Señala en su trabajo el periodista de la BBC que los cubanos nunca “se tragaron el cuento”. Bastaba con asistir a los centros de distribución de alimentos para darse cuenta de lo que estaba ocurriendo. Igual hoy en Venezuela, en Bolivia, en Nicaragua o en cualquier otro país del mundo, es imposible ocultar la verdad. Más aun cuando todos tienen acceso al Internet y vivimos en plena era de la globalización.

La fuerza de los medios no radica en lo que pueden señalar o lo que pueden denunciar. Su verdadera fuerza está en proporcionar al ciudadano la posibilidad de expresarse libremente. Cuba está despertando y sus habitantes conociendo, por vez primera, a los medios como herramienta capaz de ayudar a mejorar sus condiciones de vida. No creo que será necesario que vivamos una larga etapa de penurias para darnos cuenta al final que, sólo a través de la libertad para denunciar, podremos tener un mejor país.

Dios y nuestro esfuerzo cotidiano nos han permitido llegar a la Edición 150 con nuevos proyectos y renovados bríos para mantener la presencia de ABC en el periodismo nacional. En esa lucha constante hemos tenido grandes aliados en los compañeros de redacción José Santander (jefe de diseño), Margiory Fiaschi y María Angélica Pulido (periodistas), Marianella Moreno (diseño y corrección), Flor Barreto (comercialización), Edmi Hernández (relaciones institucionales) y un nuevo compañero como Jesús Heras, quien hoy me permitió este intento de editorializar.

Para Armando Amengual nuestro afecto porque sabemos de sus esfuerzos para no dejar morir este medio. Nadie como él conoce las dificultades por las que hemos atravesado en este ya largo trayecto. Y pienso- siempre lo pienso- en la intensidad de este trabajo, de esta profesión, cuando, después del asesinato de Orel, quedamos dispersos, como en un limbo, anonadados por la tragedia, pero en vez de irnos a nuestras casas, decidimos volver a la redacción…y continuar su legado.

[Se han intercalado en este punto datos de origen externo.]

## src/design/mac_tx_pkg.sv

```systemverilog
// mac transmit interface types
`default_nettype none

package mac_tx_pkg;

    // one data word of a frame
    typedef logic [63:0] qword_t;

    // byte enables of one qword, bit 0 is byte 0
    typedef logic [7:0] ben_t;

    // frame length counted in qwords
    typedef logic [12:0] qw_len_t;

    // shortest frame the sender pipeline can carry
    localparam int MIN_FRAME_QW = 3;

endpackage

`default_nettype wire
```

## src/design/tx_frame_sender.sv

```systemverilog
// frame sender towards the 10g mac
`timescale 1ns/1ps
`default_nettype none

module tx_frame_sender #(
    parameter int BW = 9
) (
    input  wire                        clk,
    input  wire                        rst,

    // mac tx
    output logic                       tx_underrun_o,
    output mac_tx_pkg::qword_t         tx_data_o,
    output mac_tx_pkg::ben_t           tx_data_valid_o,
    output logic                       tx_start_o,
    input  wire                        tx_ack_i,

    // frame buffer
    output logic [BW-1:0]              rd_addr_o,
    input  wire mac_tx_pkg::qword_t    rd_data_i,

    // space check and scheduler
    output logic [BW:0]                committed_cons_o,
    output logic [BW:0]                rd_ptr_o,
    input  wire [BW:0]                 diff_i,
    input  wire                        trig_i,
    input  wire mac_tx_pkg::qw_len_t   qw_len_i,
    input  wire mac_tx_pkg::ben_t      lst_ben_i,
    input  wire                        rsk_i,
    output logic                       rsk_tk_o,
    output logic                       sync_o
);

    // one-hot states
    localparam logic [5:0] S_IDLE   = 6'b000001;
    localparam logic [5:0] S_START  = 6'b000010;
    localparam logic [5:0] S_FIRST  = 6'b000100;
    localparam logic [5:0] S_HOLD   = 6'b001000;
    localparam logic [5:0] S_STREAM = 6'b010000;
    localparam logic [5:0] S_UNDER  = 6'b100000;

    logic [5:0]          state;
    logic [BW:0]         sof_ptr;       // frame start, rewind target
    logic [BW:0]         cons_nxt;      // end of frame just sent
    logic                eof;
    logic                ack_pend;      // ack seen together with tx_start
    mac_tx_pkg::qw_len_t qw_snt;        // qwords already handed to the mac
    mac_tx_pkg::qword_t  first_qw;
    mac_tx_pkg::qword_t  spare_qw;      // parked while waiting for ack

    assign rd_addr_o = rd_ptr_o[BW-1:0];

    //////////////////////////////////////////////////////////////////////
    // send fsm
    //////////////////////////////////////////////////////////////////////
    always_ff @(posedge clk) begin
        if (rst) begin
            state            <= S_IDLE;
            rd_ptr_o         <= '0;
            committed_cons_o <= '0;
            tx_start_o       <= 1'b0;
            tx_underrun_o    <= 1'b0;
            tx_data_valid_o  <= '0;
            sync_o           <= 1'b0;
            rsk_tk_o         <= 1'b0;
            eof              <= 1'b0;
            ack_pend         <= 1'b0;
        end else begin
            tx_start_o      <= 1'b0;
            tx_underrun_o   <= 1'b0;
            tx_data_valid_o <= '0;
            sync_o          <= 1'b0;
            rsk_tk_o        <= 1'b0;
            eof             <= 1'b0;
            if (eof) begin
                committed_cons_o <= cons_nxt;   // frame space freed
            end

            case (state)
                S_IDLE: begin                   // rd_ptr sits on next frame
                    if (trig_i) begin
                        sof_ptr  <= rd_ptr_o;
                        rd_ptr_o <= rd_ptr_o + 1'b1;
                        state    <= S_START;
                    end
                end
                S_START: begin
                    tx_start_o <= 1'b1;
                    rd_ptr_o   <= rd_ptr_o + 1'b1;
                    ack_pend   <= 1'b0;
                    state      <= S_FIRST;
                end
                S_FIRST: begin                  // qword 1 on the read port
                    tx_data_valid_o <= '1;
                    ack_pend        <= tx_ack_i;
                    state           <= S_HOLD;
                end
                S_HOLD: begin                   // first qword held for ack
                    tx_data_valid_o <= '1;
                    qw_snt <= mac_tx_pkg::qw_len_t'(mac_tx_pkg::MIN_FRAME_QW - 1);
                    if (tx_ack_i || ack_pend) begin
                        rd_ptr_o <= rd_ptr_o + 1'b1;
                        state    <= S_STREAM;
                    end
                end
                S_STREAM: begin                 // one qword per clock
                    rd_ptr_o        <= rd_ptr_o + 1'b1;
                    tx_data_valid_o <= '1;
                    qw_snt          <= qw_snt + 1'b1;
                    if (qw_snt == qw_len_i - 1'b1) begin
                        tx_data_valid_o <= lst_ben_i;
                        sync_o          <= 1'b1;
                        eof             <= 1'b1;
                        cons_nxt        <= rd_ptr_o;
                        if (rsk_i) begin        // chain next frame
                            rsk_tk_o <= 1'b1;
                            sof_ptr  <= rd_ptr_o;
                            state    <= S_START;
                        end else begin
                            rd_ptr_o <= rd_ptr_o;
                            state    <= S_IDLE;
                        end
                    end else if (diff_i == (BW+1)'(1) &&
                                 qw_snt != qw_len_i - 2'd2) begin
                        tx_underrun_o   <= 1'b1;   // host fell behind
                        tx_data_valid_o <= '0;
                        rd_ptr_o        <= sof_ptr;
                        state           <= S_UNDER;
                    end
                end
                S_UNDER: begin
                    sync_o <= 1'b1;             // attempt over, frame stays queued
                    state  <= S_IDLE;
                end
                default: begin
                    state <= S_IDLE;
                end
            endcase
        end
    end

    // data path, prefetch and first qword hold
    always_ff @(posedge clk) begin
        case (state)
            S_START:  first_qw  <= rd_data_i;
            S_FIRST: begin
                tx_data_o <= first_qw;
                spare_qw  <= rd_data_i;
            end
            S_HOLD: begin
                if (tx_ack_i || ack_pend) begin
                    tx_data_o <= spare_qw;
                end
            end
            S_STREAM: tx_data_o <= rd_data_i;
            default: begin
            end
        endcase
    end

endmodule

`default_nettype wire

```

## config.mk

```make
export PLATFORM = sky130hd
export DESIGN_NAME = tx_frame_sender
export DESIGN_NICKNAME = d
export VERILOG_FILES = /design/src/design/mac_tx_pkg.sv /design/src/design/tx_frame_sender.sv
export SDC_FILE = /design/constraint.sdc
export NUM_CORES = 1
export LEC_CHECK = 0
export ABC_AREA = 0
export BUFFER_PORTS_ARGS = -buffer_cell sky130_fd_sc_hd__buf_2
export CORE_MARGIN = 5
export CORE_UTILIZATION = 55
export CTS_CLUSTER_SIZE = 28
export DETAILED_ROUTE_END_ITERATION = 16
export PLACE_DENSITY = 0.8
export SYNTH_ARGS = -nofsm -noshare
export SYNTH_HDL_FRONTEND = slang
export SYNTH_SLANG_ARGS = --single-unit
```

## constraint.sdc

```tcl
create_clock -name clk -period 6.6 [get_ports clk]
set_input_delay 0.66 -clock clk [delete_from_list [all_inputs] [get_ports clk]]
set_output_delay 0.66 -clock clk [all_outputs]
set_load 0.005 [all_outputs]
```

## Word level (Yosys, flattened, before mapping)

Cells that the tools add are included.

| storage, ports and cells | value |
|---|---|
| output and inout bits | 105 |
| memories | 0 |
| register bits after elaboration | 265 |
| bits in latches | 0 |
| word-level logic and storage cells | 83 |
| input bits | 100 |
| bits in read-only memories | 0 |
| RAM bits | 0 |

| cells by class | value |
|---|---|
| multiplexer cells | 28 |
| $lt $le $gt $ge | 0 |
| divide/modulo/power cells | 0 |
| reductions and logical operators | 17 |
| add/subtract/negate cells | 4 |
| shift-type cells | 0 |
| equal/unequal tests | 15 |
| bitwise logic cells | 3 |
| multiply operators | 0 |

Operators by type and width:

| kind | count |
|---|---|
| $pmux W64 S3 | 1 |
| $mux W10 | 8 |
| $mux W64 | 1 |
| $pmux W10 S4 | 1 |
| $pmux W6 S5 | 1 |
| $pmux W13 S2 | 1 |
| $mux W6 | 4 |
| $pmux W10 S2 | 1 |
| $mux W8 | 2 |
| $pmux W8 S2 | 1 |
| $add A13 B1 Y13 const B | 1 |
| $eq A13 B13 Y1 | 1 |
| $ne A13 B13 Y1 | 1 |
| $sub A13 B1 Y13 const B | 1 |
| $sub A13 B2 Y13 const B | 1 |
| $add A10 B1 Y10 const B | 1 |
| $eq A10 B1 Y1 const B | 1 |
| $ne A2 B2 Y1 const B | 4 |
| $eq A6 B1 Y1 const B | 1 |
| $eq A6 B2 Y1 const B | 1 |
| $eq A6 B3 Y1 const B | 1 |
| $eq A6 B4 Y1 const B | 1 |
| $eq A6 B5 Y1 const B | 1 |
| $eq A6 B6 Y1 const B | 1 |
| 16 further kinds | 29 |

## Depth between registers and ports, before layout

| depth | value |
|---|---|
| depth after elaboration | 6 |
| mapped depth | 11 |
| gate-level depth less buffers | 10 |

## Worst setup path after synthesis

Ideal clock, no wire load.

| timing path | value |
|---|---|
| path type | flip-flop to flip-flop |
| start point | register state[5] |
| end point | register tx_data_o[0], enable pin |
| arrival | 5.566 ns |
| buffers on the path | 0 |
| library setup time | 0.507 ns |
| required time | 6.093 ns |
| stages on the path, launching flop included | 6 |
| clock period less this slack | 6.073 ns |
| path slack | 0.527 ns |
| cells stage by stage | dfxtp_1 > nor4_1 > nand3b_1 > inv_1 > nor3_1 > a21oi_1 |

| between the ends | value |
|---|---|
| cells in the longest elaborated chain, start to end | 3 |
| elaborated cells on any way between the ends | 6 |
| classes of those cells | eq/ne: 4; reduce/logical: 2 |

RTL lines:

| element | RTL line | source |
|---|---|---|
| start, declared | tx_frame_sender.sv:42 | `logic [5:0] state;` |
| start signal, assigned | tx_frame_sender.sv:58 | `state <= S_IDLE;` |
| start signal, assigned | tx_frame_sender.sv:84 | `state <= S_START;` |
| start signal, assigned | tx_frame_sender.sv:91 | `state <= S_FIRST;` |
| $eq A6 B4 Y1 (tied with other cells) | tx_frame_sender.sv:144 | `case (state)` |
| $ne A2 B2 Y1 (no line) / $reduce_bool A3 Y1 (equally long branches) | -- |  |
| $reduce_and A2 Y1 (no line) * | -- |  |
| end signal, assigned | tx_frame_sender.sv:147 | `tx_data_o <= first_qw;` |
| end signal, assigned | tx_frame_sender.sv:152 | `tx_data_o <= spare_qw;` |
| end signal, assigned | tx_frame_sender.sv:155 | `S_STREAM: tx_data_o <= rd_data_i;` |
| end, declared | tx_frame_sender.sv:13 | `output mac_tx_pkg::qword_t tx_data_o,` |

Every way passes the cells marked *; elsewhere a longest branch is shown, timed or not.
A chain may end at the register's enable or synchronous reset.

## Worst setup path after layout

| timing path | value |
|---|---|
| start point | input qw_len_i[2] |
| end point | register sof_ptr[8], enable pin |

| between the ends | value |
|---|---|
| cells in the longest elaborated chain, start to end | 4 |

RTL lines:

| element | RTL line | source |
|---|---|---|
| start, declared | tx_frame_sender.sv:27 | `input wire mac_tx_pkg::qw_len_t qw_len_i,` |
| $sub A13 B1 Y13 | tx_frame_sender.sv:110 | `if (qw_snt == qw_len_i - 1'b1) begin` |
| $eq A13 B13 Y1 | tx_frame_sender.sv:110 |  |
| $ne A2 B2 Y1 (no line) | -- |  |
| $reduce_and A5 Y1 (no line) | -- |  |
| end signal, assigned | tx_frame_sender.sv:82 | `sof_ptr <= rd_ptr_o;` |
| end signal, assigned | tx_frame_sender.sv:117 | `sof_ptr <= rd_ptr_o;` |
| end, declared | tx_frame_sender.sv:43 | `logic [BW:0] sof_ptr;` |

No other way between the ends.

==> run summary <==
Status - completed
Cell Area, Synth - 10800 sq um
CTS tree - done
WP data required - 6.75 ns
DR iter-0 viols - 405
Final Hold Viols - 0
Setup ws final - 2.94 ns
Startpoint Class - input pin
Area Growth Syn to Fin - 18.3%
Critical path fanouts, max - 10
FF-to-FF setup slack - 3.35 ns
CTS hold repair buffers - 0
Bufs on Longest Clock Path - 3
Num ports - 205
Clk sinks - 265
Crit path arrival time - 3.82 ns
Post-CTS sizing - 0
Peak VDD IR - 0.000187 V
Max Cap Viol - 0
Hold WC Path Type - in2reg
Fin crit share - 55.5%
Fmax - 0.273 GHz
Worst Tran Pin Value - 1.07 ns
Post-synthesis sequential area ratio - 69.8%
Die area - 22600 sq um
Max-slew violation count - 0
Pre-antenna DRT Iters - 5
Largest net degree at the start of global routing - 71
Die Wd - 150 um
Avg Cell Area, Syn - 13.4 sq um
Global route overflow - 0
Root buf cell - clkbuf_16
Reg2reg start - qw_snt[6]
Multi-input logic area - 2960 sq um
Sum of negative setup slack - 0 ns
Synthesis Warnings - 0
Post-route DRC - 0
Vias - 7125
Endpoint class of the critical path - flop
RD Place Congestion - 0.923
Post-Syn Instances - 807
GRT Total Usage - 19.7%
Antenna-violating nets left - 0
Sequence of cells on the critical path - buf_2 -> inv_1 -> ha_1 -> nor3b_1 -> nand3_1 -> xnor2_1 -> a211oi_1 -> nand4_1 -> nor2_2 -> a22oi_1 -> nor2_1
Setup bufs post-CTS - 0
Tmin final - 3.66 ns
Vias/cell - 5.56
Clk slew on worst S/H paths - 0.06 ns
Fill count - 1420
Critical Path Max Stage Delay - 0.68 ns
Detail Placement HPWL - 14600 um
First-pass GRT wire length - 35600 um
RSZ-0062 raised after global routing - no
Die H - 150 um
Final setup viols - 0
Num CTS Buffers - 27
Core Region - 19400 sq um
Most common cell after layout, fill and taps aside - edfxtp_1
R2R Path End - sof_ptr[8]
Htree depth - 1
Later-pin clock latency in the skew report - 0.53 ns
Worst clock skew - 0.0321 ns
Seq cells post-synth - 265
Post-synth EDFFs - 225
Number of global-route vias before repair - 7136
Initial antenna violation count - 0
Final WL - 22900 um
R2R cell count - 7
Dpl ws - 2.36 ns
Hold-critical path depth - 1
Nets - 1102
Number of distinct library cells after synthesis - 65
Asr flop ratio synth - 0%
PD cells - 261 nW/um^2
Seq. cell area - 7560 sq um
Hold endpoint - spare_qw[5]
Most frequent cells in the layout - edfxtp_1 (225), buf_2 (204), nand2_1 (147)
Relative slew slack - 28.2%
Synth Flop Type - edfxtp_1
Routed WL per cell - 17.9 um
Rows - 51
Slowest cell on crit path - nor2_1
Share of cells above drive strength 1 - 27.9%
Port Buf Inserts - 204
Crit path kind - in2reg
Initial cell density of the core - 55.8%
Hold Crit Start - rd_data_i[5]
Syn nets - 911
Leakage - 0.00489 uW
## worst max-delay path by stage
| stage | start | end | slack (ns) | cells past startpoint |
|---|---|---|---|---|
| global route | qw_len_i[2] | sof_ptr[4] | 2.61 | 11 |
| detailed placement | qw_len_i[2] | sof_ptr[6] | 2.36 | 11 |
| global placement | qw_len_i[2] | sof_ptr[5] | 2.54 | 11 |
| finish | qw_len_i[2] | sof_ptr[8] | 2.94 | 11 |
| CTS | qw_len_i[2] | sof_ptr[5] | 2.94 | 11 |
| floorplan | state[5] | tx_data_o[0] | 0.53 | 5 |
## stage by stage
stage                     std cells  hold WS, ns  power (uW)  util (%)  area, sq um
after floorplan                 807        0.448        1950         -        10800
after global placement         1234        0.455        2010      61.9        12000
after detailed placement       1234        0.466        2020      61.9        12000
after CTS                      1280        0.314        3380      66.0        12800
after global routing           1280        0.317        3470      66.0        12800
final                          1282        0.342        3350      66.0        12800
## critical path, delay by kind of cell
family	cells	cell delay [ns]
AOI/OAI and AO/OA	2	0.59
adders and majority gates	1	0.31
and+or+nand+nor	5	1.88
xor gates and xnor gates	1	0.16
buffers and inverters	2	0.21
## synth_stat cells (all sizes together), types with 15 or more instances
master / count / area [sq um]
edfxtp: 225 / 6760
nand2: 147 / 552
a22oi: 65 / 488
nor2: 48 / 185
dfxtp: 40 / 801
a21oi: 26 / 130
buf: 25 / 158
clkbuf: 25 / 93.8
xnor2: 22 / 200
inv: 20 / 75.1
mux2i: 18 / 180
nand3: 15 / 87.6
## per-layer routing
| layer | up-vias | routed length, um | GRT usage [%] |
|---|---|---|---|
| met1 | 3471 | 9160 | 25.7 |
| met2 | 259 | 11700 | 34.4 |
| met4 | 0 | 354 | 5.26 |
| met3 | 36 | 1760 | 3.34 |
| met5 | - | 0 | 0 |
| li1 | 3359 | - | - |
## report_power, final
group	internal [uW]	total (uW)	switching [uW]
combinational	57.6	143	85.2
clock	787	1360	578
sequential	1830	1840	9.41
## flip-flops by register name, indices dropped and copies added (netlist names)
signal and flops:
state 6, rsk_tk_o 1, tx_data_o 64, eof 1
sync_o 1, tx_start_o 1, ack_pend 1, tx_underrun_o 1
cons_nxt 10, spare_qw 64, tx_data_valid_o 8, qw_snt 13
committed_cons_o 10, rd_ptr_o 10, first_qw 64, sof_ptr 10
## area by class of cell
class / count / area share, %
clock buffer: 38 / 5.84
inverter: 20 / 0.586
multi-input combinational: 472 / 23.1
antenna: 2 / 0.0391
tap: 265 / 2.59
timing repair buffer: 212 / 8.44
sequential: 265 / 59.0
clock inverter: 8 / 0.371
## cells by family after synthesis
kind of cell	count (synthesis)	share of synthesized area [%]
simple gates	284	12.8
flops	265	69.8
compound gates	129	9.11
buf+inv	70	3.02
xor+xnor	36	2.98
mux	19	1.80
fa+ha+maj	4	0.463
Power figures use the tool's default switching activity.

Ciento cincuenta ediciones, es fácil decirlo, pero este es un oficio que no arroja resultados inmediatos. Muchos abandonan al no ver rápidos frutos económicos. La importancia está en la perseverancia. Nadie nos dijo que el camino estaba pavimentado, que no habría huecos que esquivar o que estaríamos rodeados de flores. Lo importante es la devoción con la cual hacemos nuestro trabajo, y el amor que le prodigamos cada semana. En ello estamos involucrados los que llegaron ahora a insuflarnos nuevos ánimos, y los que estamos aquí, desde siempre, en esta  trinchera democrática.

Los pantalones de ABC ya son largos. Estamos en presencia de un buen producto y mirando con optimismo el horizonte, asumimos el reto de continuar ya no en la “aldea global” de la que hablaba Mashall Mac Luhan, filósofo y teórico de la comunicación, quien vaticinó que la expansión de los medios terminaría uniformando al planeta. Nuestro camino es distinto.

En ABC no intentamos parecernos a otros…  eso es parte de la tarea de ser nosotros mismos.